Figure 3: Microsoft Text Recognition Result
Figure 4: Amazon Text Recognition Results
If you need to analyse text within images, the Microsoft service is at present the only option. Amazon only shows that the uploaded image has text whereas Microsoft shows the actual text (even from multiple languages).
Face Detection:
One of the main applications of Computer Vision in AI is face detection. This can be extended to finding human demographics such as gender, age, emotion, wearing glasses, facial hair, ethnicity, etc. Figure 5 and 6 show our results.
Figure 5: Microsoft Face Detection
Figure 6: Amazon Face Detection
Both Microsoft and Amazon have the ability to find demographic information such as gender, age, whether they are wearing glasses or not, having a beard, etc. Microsoft goes one step further as faces can be grouped into visual similarity (such as verifying that two given faces belong to the same person).
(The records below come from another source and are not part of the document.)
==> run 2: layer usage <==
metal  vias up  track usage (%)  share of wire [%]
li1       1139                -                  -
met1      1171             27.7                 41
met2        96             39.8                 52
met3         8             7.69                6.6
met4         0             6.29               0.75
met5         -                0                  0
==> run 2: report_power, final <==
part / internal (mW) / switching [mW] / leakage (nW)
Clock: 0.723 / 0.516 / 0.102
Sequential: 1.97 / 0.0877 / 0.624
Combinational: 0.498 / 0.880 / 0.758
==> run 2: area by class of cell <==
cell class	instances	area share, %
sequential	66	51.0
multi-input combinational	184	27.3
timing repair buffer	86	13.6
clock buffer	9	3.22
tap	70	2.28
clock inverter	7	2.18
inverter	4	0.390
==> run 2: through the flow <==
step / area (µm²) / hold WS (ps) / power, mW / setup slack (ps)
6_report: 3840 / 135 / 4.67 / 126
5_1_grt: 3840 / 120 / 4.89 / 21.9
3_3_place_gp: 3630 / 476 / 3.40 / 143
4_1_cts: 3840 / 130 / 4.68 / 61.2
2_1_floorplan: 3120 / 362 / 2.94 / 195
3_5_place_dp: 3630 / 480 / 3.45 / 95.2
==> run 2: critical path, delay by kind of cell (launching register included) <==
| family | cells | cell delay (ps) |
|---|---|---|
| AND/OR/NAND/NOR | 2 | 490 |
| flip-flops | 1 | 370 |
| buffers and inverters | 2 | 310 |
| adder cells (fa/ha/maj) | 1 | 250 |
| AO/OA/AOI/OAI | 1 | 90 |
### src/rtl/core/swm_pkg.sv
// Package for the sliding window maximum block.
// Holds sizes, the cell entry and control types, and window arithmetic helpers.
// No dependencies.
`timescale 1ns / 1ps
`default_nettype none

package swm_pkg;

  localparam int WINDOW_MAX   = 64;
  localparam int SAMPLE_WIDTH = 32;
  localparam int CFG_W        = 7;
  localparam int POS_MOD      = 2 * WINDOW_MAX;
  localparam int POS_W        = $clog2(POS_MOD);
  localparam int K_W          = $clog2(WINDOW_MAX + 1);

  typedef struct packed {
    logic                           valid;
    logic signed [SAMPLE_WIDTH-1:0] value;
    logic [POS_W-1:0]               pos;
  } swm_entry_t;

  typedef struct packed {
    logic                           accept;
    logic                           drain;
    logic                           drop;
    logic                           restart;
    logic signed [SAMPLE_WIDTH-1:0] sample;
    logic [POS_W-1:0]               pos;
  } swm_ctl_t;

  typedef struct packed {
    logic prev_keep;
    logic self_keep;
    logic right_keep;
  } swm_link_t;

  function automatic logic [K_W-1:0] effective_k(input logic [CFG_W-1:0] ws);
    logic [K_W-1:0] k;
    if (ws == '0) begin
      k = K_W'(1);
    end else if (int'(ws) > WINDOW_MAX) begin
      k = K_W'(WINDOW_MAX);
    end else begin
      k = K_W'(ws);
    end
    return k;
  endfunction

  function automatic logic is_expired(input logic [POS_W-1:0] pc,
                                      input logic [POS_W-1:0] pos,
                                      input logic [K_W-1:0]   k);
    int age;
    if (pc >= pos) begin
      age = int'(pc) - int'(pos);
    end else begin
      age = int'(pc) + POS_MOD - int'(pos);
    end
    return age >= int'(k);
  endfunction

endpackage

`default_nettype wire

### src/rtl/core/swm_cell.sv
// One cell of the deque chain: holds one value and position pair.
// Depends on swm_pkg for the entry, control and link types.
`timescale 1ns / 1ps
`default_nettype none

module swm_cell import swm_pkg::*; (
  input  wire logic       clk,
  input  wire logic       rst,
  input  wire swm_ctl_t   ctl,
  input  wire swm_link_t  link,
  input  wire swm_entry_t right,
  output swm_entry_t      entry,
  output swm_entry_t      entry_next,
  output logic            keep
);

  swm_entry_t fresh;

  assign keep = entry.valid && !(entry.value < ctl.sample) && !ctl.restart;

  always_comb begin
    fresh.valid = 1'b1;
    fresh.value = ctl.sample;
    fresh.pos   = ctl.pos;
    entry_next  = entry;
    if (ctl.accept) begin
      if (ctl.drop) begin
        if (link.right_keep) begin
          entry_next = right;
        end else if (link.self_keep) begin
          entry_next = fresh;
        end else begin
          entry_next       = entry;
          entry_next.valid = 1'b0;
        end
      end else begin
        if (keep) begin
          entry_next = entry;
        end else if (link.prev_keep) begin
          entry_next = fresh;
        end else begin
          entry_next       = entry;
          entry_next.valid = 1'b0;
        end
      end
    end else if (ctl.drain) begin
      entry_next = right;
    end
  end

  always_ff @(posedge clk) begin
    entry.value <= entry_next.value;
    entry.pos   <= entry_next.pos;
    if (rst) begin
      entry.valid <= 1'b0;
    end else begin
      entry.valid <= entry_next.valid;
    end
  end

endmodule

`default_nettype wire
`src/design/bgt_pkg.sv`:
```
`default_nettype none

package bgt_pkg;

  // Ring of averaged samples.
  localparam int WINDOW_DEPTH = 8;
  localparam int SAMPLE_W     = 12;
  localparam int SLOT_W       = (WINDOW_DEPTH > 1) ? $clog2(WINDOW_DEPTH) : 1;
  localparam int FILL_W       = $clog2(WINDOW_DEPTH + 1);
  localparam int SUM_W        = SAMPLE_W + SLOT_W;

  // Configuration registers.
  localparam int RISE_W    = 8;
  localparam int CFG_IDX_W = 2;
  localparam int CFG_DAT_W = 12;

  localparam logic [SAMPLE_W-1:0] EMPTY_RESET = 12'd1862;
  localparam logic [SAMPLE_W-1:0] FULL_RESET  = 12'd2605;
  localparam logic [RISE_W-1:0]   RISE_RESET  = 8'd4;

  typedef enum logic [CFG_IDX_W-1:0] {
    CFG_EMPTY = 2'd0,
    CFG_FULL  = 2'd1,
    CFG_RISE  = 2'd2
  } cfg_idx_e;

  // Percentage output.
  localparam int              PCT_W    = 7;
  localparam logic [PCT_W-1:0] PCT_FULL = 7'd100;
  localparam int              PNUM_W   = SAMPLE_W + PCT_W;

  // Shared divider: two quotient bits per cycle.
  localparam int DIV_W    = 20;
  localparam int DSR_W    = 12;
  localparam int DIV_ITER = DIV_W / 2;
  localparam int CNT_W    = $clog2(DIV_ITER);

  typedef enum logic [5:0] {
    S_IDLE      = 6'b000001,
    S_AVG_START = 6'b000010,
    S_AVG_WAIT  = 6'b000100,
    S_PCT_START = 6'b001000,
    S_PCT_WAIT  = 6'b010000,
    S_DONE      = 6'b100000
  } state_e;

  typedef struct packed {
    logic accept;
    logic div_start;
    logic div_sel_pct;
    logic avg_load;
    logic pct_load;
    logic out_load;
  } cmd_t;

  typedef struct packed {
    logic sample_ok;
    logic div_done;
    logic pct_div;
    logic out_free;
  } status_t;

endpackage

`default_nettype wire

```
`src/design/battery_level_and_charge_tracker.sv`:
```
// An accepted word's result is loaded into the output register after the average division and, when
// the average lies strictly between the empty and full levels, the percentage division; a clamped
// percentage skips the second and an invalid sample both. The shared two-bit-per-cycle divider
// runs both divisions, and no new sample is taken until the last one's result is loaded, which
// waits while a held output word is stalled.
// Reset clears the ring, fill count, previous average and flag at once and loads the
// default levels; no clearing pass is needed and a sample may be taken straight away.
`default_nettype none

module battery_level_and_charge_tracker (
  input  wire logic                            clk_i,
  input  wire logic                            rst_ni,
  input  wire logic                            in_valid_i,
  output logic                                 in_stall_o,
  input  wire logic [bgt_pkg::SAMPLE_W-1:0]    sample_i,
  input  wire logic                            sample_valid_i,
  output logic                                 out_valid_o,
  input  wire logic                            out_stall_i,
  output logic [bgt_pkg::PCT_W-1:0]            percent_o,
  output logic                                 charging_o,
  output logic [bgt_pkg::SAMPLE_W-1:0]         average_o,
  input  wire logic                            cfg_valid_i,
  output logic                                 cfg_ready_o,
  input  wire logic [bgt_pkg::CFG_IDX_W-1:0]   cfg_index_i,
  input  wire logic [bgt_pkg::CFG_DAT_W-1:0]   cfg_data_i
);

  bgt_pkg::cmd_t    cmd;
  bgt_pkg::status_t status;

  assign cfg_ready_o = 1'b1;

  bgt_ctrl u_ctrl (
    .clk_i      (clk_i),
    .rst_ni     (rst_ni),
    .in_valid_i (in_valid_i),
    .in_stall_o (in_stall_o),
    .status_i   (status),
    .cmd_o      (cmd)
  );

  bgt_datapath u_datapath (
    .clk_i          (clk_i),
    .rst_ni         (rst_ni),
    .cmd_i          (cmd),
    .status_o       (status),
    .sample_i       (sample_i),
    .sample_valid_i (sample_valid_i),
    .cfg_we_i       (cfg_valid_i & cfg_ready_o),
    .cfg_index_i    (cfg_index_i),
    .cfg_data_i     (cfg_data_i),
    .out_stall_i    (out_stall_i),
    .out_valid_o    (out_valid_o),
    .percent_o      (percent_o),
    .charging_o     (charging_o),
    .average_o      (average_o)
  );

endmodule

`default_nettype wire

```
`src/design/bgt_div.sv`:
```
`default_nettype none

module bgt_div (
  input  wire logic                        clk_i,
  input  wire logic                        rst_ni,
  input  wire logic                        start_i,
  input  wire logic [bgt_pkg::DIV_W-1:0]   dividend_i,
  input  wire logic [bgt_pkg::DSR_W-1:0]   divisor_i,
  output logic                             done_o,
  output logic [bgt_pkg::DIV_W-1:0]        quotient_o
);

  logic                        run_q, run_d;
  logic                        done_q, done_d;
  logic [bgt_pkg::CNT_W-1:0]   cnt_q, cnt_d;
  logic [bgt_pkg::DIV_W-1:0]   dvd_q, dvd_d;
  logic [bgt_pkg::DSR_W-1:0]   rem_q, rem_d;
  logic [bgt_pkg::DSR_W-1:0]   dsr_q, dsr_d;

  logic [bgt_pkg::DSR_W-1:0]   r;
  logic [bgt_pkg::DIV_W-1:0]   q;
  logic [bgt_pkg::DSR_W:0]     t;

  // Two restoring steps per cycle; the dividend register fills with quotient bits.
  always_comb begin
    r = rem_q;
    q = dvd_q;
    t = '0;
    for (int k = 0; k < 2; k++) begin
      t = {r, q[bgt_pkg::DIV_W-1]};
      q = {q[bgt_pkg::DIV_W-2:0], 1'b0};
      if (t >= {1'b0, dsr_q}) begin
        t    = t - {1'b0, dsr_q};
        q[0] = 1'b1;
      end
      r = t[bgt_pkg::DSR_W-1:0];
    end
  end

  always_comb begin
    run_d  = run_q;
    done_d = 1'b0;
    cnt_d  = cnt_q;
    dvd_d  = dvd_q;
    rem_d  = rem_q;
    dsr_d  = dsr_q;
    if (start_i) begin
      run_d = 1'b1;
      cnt_d = '0;
      dvd_d = dividend_i;
      rem_d = '0;
      dsr_d = divisor_i;
    end else if (run_q) begin
      dvd_d = q;
      rem_d = r;
      cnt_d = cnt_q + 1'b1;
      if (cnt_q == bgt_pkg::CNT_W'(bgt_pkg::DIV_ITER - 1)) begin
        run_d  = 1'b0;
        done_d = 1'b1;
      end
    end
  end

  always_ff @(posedge clk_i or negedge rst_ni) begin
    if (!rst_ni) begin
      run_q  <= 1'b0;
      done_q <= 1'b0;
      cnt_q  <= '0;
    end else begin
      run_q  <= run_d;
      done_q <= done_d;
      cnt_q  <= cnt_d;
    end
  end

  always_ff @(posedge clk_i) begin
    dvd_q <= dvd_d;
    rem_q <= rem_d;
    dsr_q <= dsr_d;
  end

  assign done_o     = done_q;
  assign quotient_o = dvd_q;

  a_done_timing: assert property (@(posedge clk_i) disable iff (!rst_ni)
    start_i |-> ##(bgt_pkg::DIV_ITER + 1) done_q)
    else $error("divider did not finish after the expected number of cycles");

  a_done_idle: assert property (@(posedge clk_i) disable iff (!rst_ni)
    done_q |-> !run_q)
    else $error("divider flagged done while still iterating");

endmodule

`default_nettype wire

```
`src/design/bgt_datapath.sv`:
```
`default_nettype none

module bgt_datapath (
  input  wire logic                            clk_i,
  input  wire logic                            rst_ni,
  input  wire bgt_pkg::cmd_t                   cmd_i,
  output bgt_pkg::status_t                     status_o,
  input  wire logic [bgt_pkg::SAMPLE_W-1:0]    sample_i,
  input  wire logic                            sample_valid_i,
  input  wire logic                            cfg_we_i,
  input  wire logic [bgt_pkg::CFG_IDX_W-1:0]   cfg_index_i,
  input  wire logic [bgt_pkg::CFG_DAT_W-1:0]   cfg_data_i,
  input  wire logic                            out_stall_i,
  output logic                                 out_valid_o,
  output logic [bgt_pkg::PCT_W-1:0]            percent_o,
  output logic                                 charging_o,
  output logic [bgt_pkg::SAMPLE_W-1:0]         average_o
);

  logic [bgt_pkg::SAMPLE_W-1:0] empty_q, full_q;
  logic [bgt_pkg::RISE_W-1:0]   rise_q;

  logic [bgt_pkg::SAMPLE_W-1:0] window_q [bgt_pkg::WINDOW_DEPTH];
  logic [bgt_pkg::SLOT_W-1:0]   slot_q, slot_d;
  logic [bgt_pkg::FILL_W-1:0]   fill_q, fill_d;
  logic [bgt_pkg::SUM_W-1:0]    sum_q, sum_d;
  logic [bgt_pkg::SAMPLE_W-1:0] prev_q;
  logic                         flag_q, flag_d;

  logic [bgt_pkg::PCT_W-1:0]    res_pct_q;
  logic                         res_chg_q;
  logic [bgt_pkg::SAMPLE_W-1:0] res_avg_q;

  logic                         out_valid_q, out_valid_d;
  logic [bgt_pkg::PCT_W-1:0]    percent_q;
  logic                         charging_q;
  logic [bgt_pkg::SAMPLE_W-1:0] average_q;

  logic                         ring_we;
  logic                         div_done;
  logic [bgt_pkg::DIV_W-1:0]    quotient;
  logic [bgt_pkg::DIV_W-1:0]    div_dividend;
  logic [bgt_pkg::DSR_W-1:0]    div_divisor;
  logic [bgt_pkg::SAMPLE_W-1:0] avg_new;
  logic [bgt_pkg::SAMPLE_W:0]   rise_lim;
  logic [bgt_pkg::SAMPLE_W-1:0] span_num;
  logic [bgt_pkg::PNUM_W-1:0]   pct_num;

  always_ff @(posedge clk_i or negedge rst_ni) begin
    if (!rst_ni) begin
      empty_q <= bgt_pkg::EMPTY_RESET;
      full_q  <= bgt_pkg::FULL_RESET;
      rise_q  <= bgt_pkg::RISE_RESET;
    end else if (cfg_we_i) begin
      case (cfg_index_i)
        bgt_pkg::CFG_EMPTY: empty_q <= cfg_data_i[bgt_pkg::SAMPLE_W-1:0];
        bgt_pkg::CFG_FULL:  full_q  <= cfg_data_i[bgt_pkg::SAMPLE_W-1:0];
        bgt_pkg::CFG_RISE:  rise_q  <= cfg_data_i[bgt_pkg::RISE_W-1:0];
        default: ;
      endcase
    end
  end

  // Unfilled slots hold zero, so the running sum over all slots is the sum of the filled ones.
  assign ring_we = cmd_i.accept & sample_valid_i;
  assign slot_d  = (slot_q == bgt_pkg::SLOT_W'(bgt_pkg::WINDOW_DEPTH - 1)) ? '0
                                                                            : slot_q + 1'b1;
  assign fill_d  = (fill_q == bgt_pkg::FILL_W'(bgt_pkg::WINDOW_DEPTH)) ? fill_q
                                                                        : fill_q + 1'b1;
  assign sum_d   = sum_q - bgt_pkg::SUM_W'(window_q[slot_q]) + bgt_pkg::SUM_W'(sample_i);

  always_ff @(posedge clk_i or negedge rst_ni) begin
    if (!rst_ni) begin
      for (int i = 0; i < bgt_pkg::WINDOW_DEPTH; i++) begin
        window_q[i] <= '0;
      end
      slot_q <= '0;
      fill_q <= '0;
      sum_q  <= '0;
    end else if (ring_we) begin
      window_q[slot_q] <= sample_i;
      slot_q           <= slot_d;
      fill_q           <= fill_d;
      sum_q            <= sum_d;
    end
  end

  // The percentage numerator uses the average registered by the previous division.
  assign span_num = res_avg_q - empty_q;
  assign pct_num  = bgt_pkg::PNUM_W'(span_num) * bgt_pkg::PNUM_W'(bgt_pkg::PCT_FULL);

  always_comb begin
    if (cmd_i.div_sel_pct) begin
      div_dividend = bgt_pkg::DIV_W'(pct_num);
      div_divisor  = full_q - empty_q;
    end else begin
      div_dividend = bgt_pkg::DIV_W'(sum_q);
      div_divisor  = bgt_pkg::DSR_W'(fill_q);
    end
  end

  bgt_div u_div (
    .clk_i      (clk_i),
    .rst_ni     (rst_ni),
    .start_i    (cmd_i.div_start),
    .dividend_i (div_dividend),
    .divisor_i  (div_divisor),
    .done_o     (div_done),
    .quotient_o (quotient)
  );

  assign avg_new  = quotient[bgt_pkg::SAMPLE_W-1:0];
  assign rise_lim = {1'b0, prev_q} + (bgt_pkg::SAMPLE_W + 1)'(rise_q);

  // A zero previous average can never set the flag, but a fall still clears it.
  always_comb begin
    flag_d = flag_q;
    if ((prev_q != '0) && ({1'b0, avg_new} > rise_lim)) begin
      flag_d = 1'b1;
    end else if (avg_new < prev_q) begin
      flag_d = 1'b0;
    end
  end

  always_ff @(posedge clk_i or negedge rst_ni) begin
    if (!rst_ni) begin
      prev_q <= '0;
      flag_q <= 1'b0;
    end else if (cmd_i.avg_load) begin
      prev_q <= avg_new;
      flag_q <= flag_d;
    end
  end

  always_ff @(posedge clk_i) begin
    if (cmd_i.accept && !sample_valid_i) begin
      res_pct_q <= bgt_pkg::PCT_FULL;
      res_chg_q <= 1'b0;
      res_avg_q <= '0;
    end else if (cmd_i.avg_load) begin
      res_chg_q <= flag_d;
      res_avg_q <= avg_new;
      if (avg_new <= empty_q) begin
        res_pct_q <= '0;
      end else if (avg_new >= full_q) begin
        res_pct_q <= bgt_pkg::PCT_FULL;
      end
    end else if (cmd_i.pct_load) begin
      res_pct_q <= quotient[bgt_pkg::PCT_W-1:0];
    end
  end

  // Output register: a finished word waits here while the next sample is taken.
  always_comb begin
    out_valid_d = out_valid_q;
    if (cmd_i.out_load) begin
      out_valid_d = 1'b1;
    end else if (!out_stall_i) begin
      out_valid_d = 1'b0;
    end
  end

  always_ff @(posedge clk_i or negedge rst_ni) begin
    if (!rst_ni) begin
      out_valid_q <= 1'b0;
    end else begin
      out_valid_q <= out_valid_d;
    end
  end

  always_ff @(posedge clk_i) begin
    if (cmd_i.out_load) begin
      percent_q  <= res_pct_q;
      charging_q <= res_chg_q;
      average_q  <= res_avg_q;
    end
  end

  assign status_o.sample_ok = sample_valid_i;
  assign status_o.div_done  = div_done;
  assign status_o.pct_div   = (avg_new > empty_q) && (avg_new < full_q);
  assign status_o.out_free  = !out_valid_q || !out_stall_i;

  assign out_valid_o = out_valid_q;
  assign percent_o   = percent_q;
  assign charging_o  = charging_q;
  assign average_o   = average_q;

  a_out_load: assert property (@(posedge clk_i) disable iff (!rst_ni)
    cmd_i.out_load |=> out_valid_q)
    else $error("loaded result word not presented");

  a_fill_step: assert property (@(posedge clk_i) disable iff (!rst_ni)
    ring_we && (fill_q != bgt_pkg::FILL_W'(bgt_pkg::WINDOW_DEPTH))
    |=> fill_q == $past(fill_q) + 1'b1)
    else $error("fill count did not advance on a valid sample");

endmodule

`default_nettype wire

```
`src/design/bgt_ctrl.sv`:
```
`default_nettype none

module bgt_ctrl (
  input  wire logic             clk_i,
  input  wire logic             rst_ni,
  input  wire logic             in_valid_i,
  output logic                  in_stall_o,
  input  wire bgt_pkg::status_t status_i,
  output bgt_pkg::cmd_t         cmd_o
);

  bgt_pkg::state_e state_q, state_d;

  always_comb begin
    state_d = state_q;
    cmd_o   = '0;
    case (state_q)
      bgt_pkg::S_IDLE: begin
        if (in_valid_i) begin
          cmd_o.accept = 1'b1;
          state_d = status_i.sample_ok ? bgt_pkg::S_AVG_START : bgt_pkg::S_DONE;
        end
      end
      bgt_pkg::S_AVG_START: begin
        cmd_o.div_start = 1'b1;
        state_d = bgt_pkg::S_AVG_WAIT;
      end
      bgt_pkg::S_AVG_WAIT: begin
        if (status_i.div_done) begin
          cmd_o.avg_load = 1'b1;
          state_d = status_i.pct_div ? bgt_pkg::S_PCT_START : bgt_pkg::S_DONE;
        end
      end
      bgt_pkg::S_PCT_START: begin
        cmd_o.div_start   = 1'b1;
        cmd_o.div_sel_pct = 1'b1;
        state_d = bgt_pkg::S_PCT_WAIT;
      end
      bgt_pkg::S_PCT_WAIT: begin
        cmd_o.div_sel_pct = 1'b1;
        if (status_i.div_done) begin
          cmd_o.pct_load = 1'b1;
          state_d = bgt_pkg::S_DONE;
        end
      end
      bgt_pkg::S_DONE: begin
        if (status_i.out_free) begin
          cmd_o.out_load = 1'b1;
          state_d = bgt_pkg::S_IDLE;
        end
      end
      default: begin
        state_d = bgt_pkg::S_IDLE;
      end
    endcase
  end

  always_ff @(posedge clk_i or negedge rst_ni) begin
    if (!rst_ni) begin
      state_q <= bgt_pkg::S_IDLE;
    end else begin
      state_q <= state_d;
    end
  end

  assign in_stall_o = (state_q != bgt_pkg::S_IDLE);

endmodule

`default_nettype wire
```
In addition, Microsoft can process real-time videos of people.
Emotion in Depth:
Computer Vision analyses a person’s emotion by studying his/her face. It returns anger, sadness, contempt, disgust, fear, happiness, neutral and surprise percentages.
Figure 7 Microsoft Emotion in Depth
If a business requires the analysis of someone’s emotion then Microsoft can analyze and measure each of the emotions listed above based on faces. Amazon only returns the percentage of detected smiles. Also, Microsoft can process both images and real-time videos.
Service Price:
This is not a quote but highlighting the simple cost comparisons as obtained from the respective Microsoft and Amazon pricing websites:
For Object Identification and Text Recognition, Amazon is priced at $1.00 per 1000 images, compared to Microsoft’s $1.50 per 1000 images.
For Demographic Recognition (e.g. gender, age, wearing glasses, etc.), Amazon is priced at $1.00 per 1000 images. Microsoft has a free plan if the number of calls is less than 30,000 per month, and above that, prices vary from $1.50 to $0.65 based on the number of calls. In addition, Emotion “in depth” has its own prices at $0.10 per 1000 calls.
Amazon Recognition (all services): https://Amazon.Amazon.com/rekognition/pricing/
Microsoft object and text identification: https://www.microsoft.com/cognitive-services/en-us/computer-vision-api
Microsoft face detection: https://www.microsoft.com/cognitive-services/en-us/face-api
Microsoft emotion in depth: https://www.microsoft.com/cognitive-services/en-us/emotion-api
Summary of services:
The following table provides a summary of Computer Vision services between Microsoft and Amazon (at the time of authoring of this article).
Conclusion:
Although Microsoft’s Computer Vision is in some areas more mature compared to the Amazon equivalent, it must be noted that Amazon’s Computer Vision services are much newer compared to Microsoft’s equivalent. We have seen a lot of investment by both vendors in this area, so expect Amazon to close the gaps in due course. However, at the time of writing this, Microsoft is certainly leading the pack in Computer Vision. But watch this space.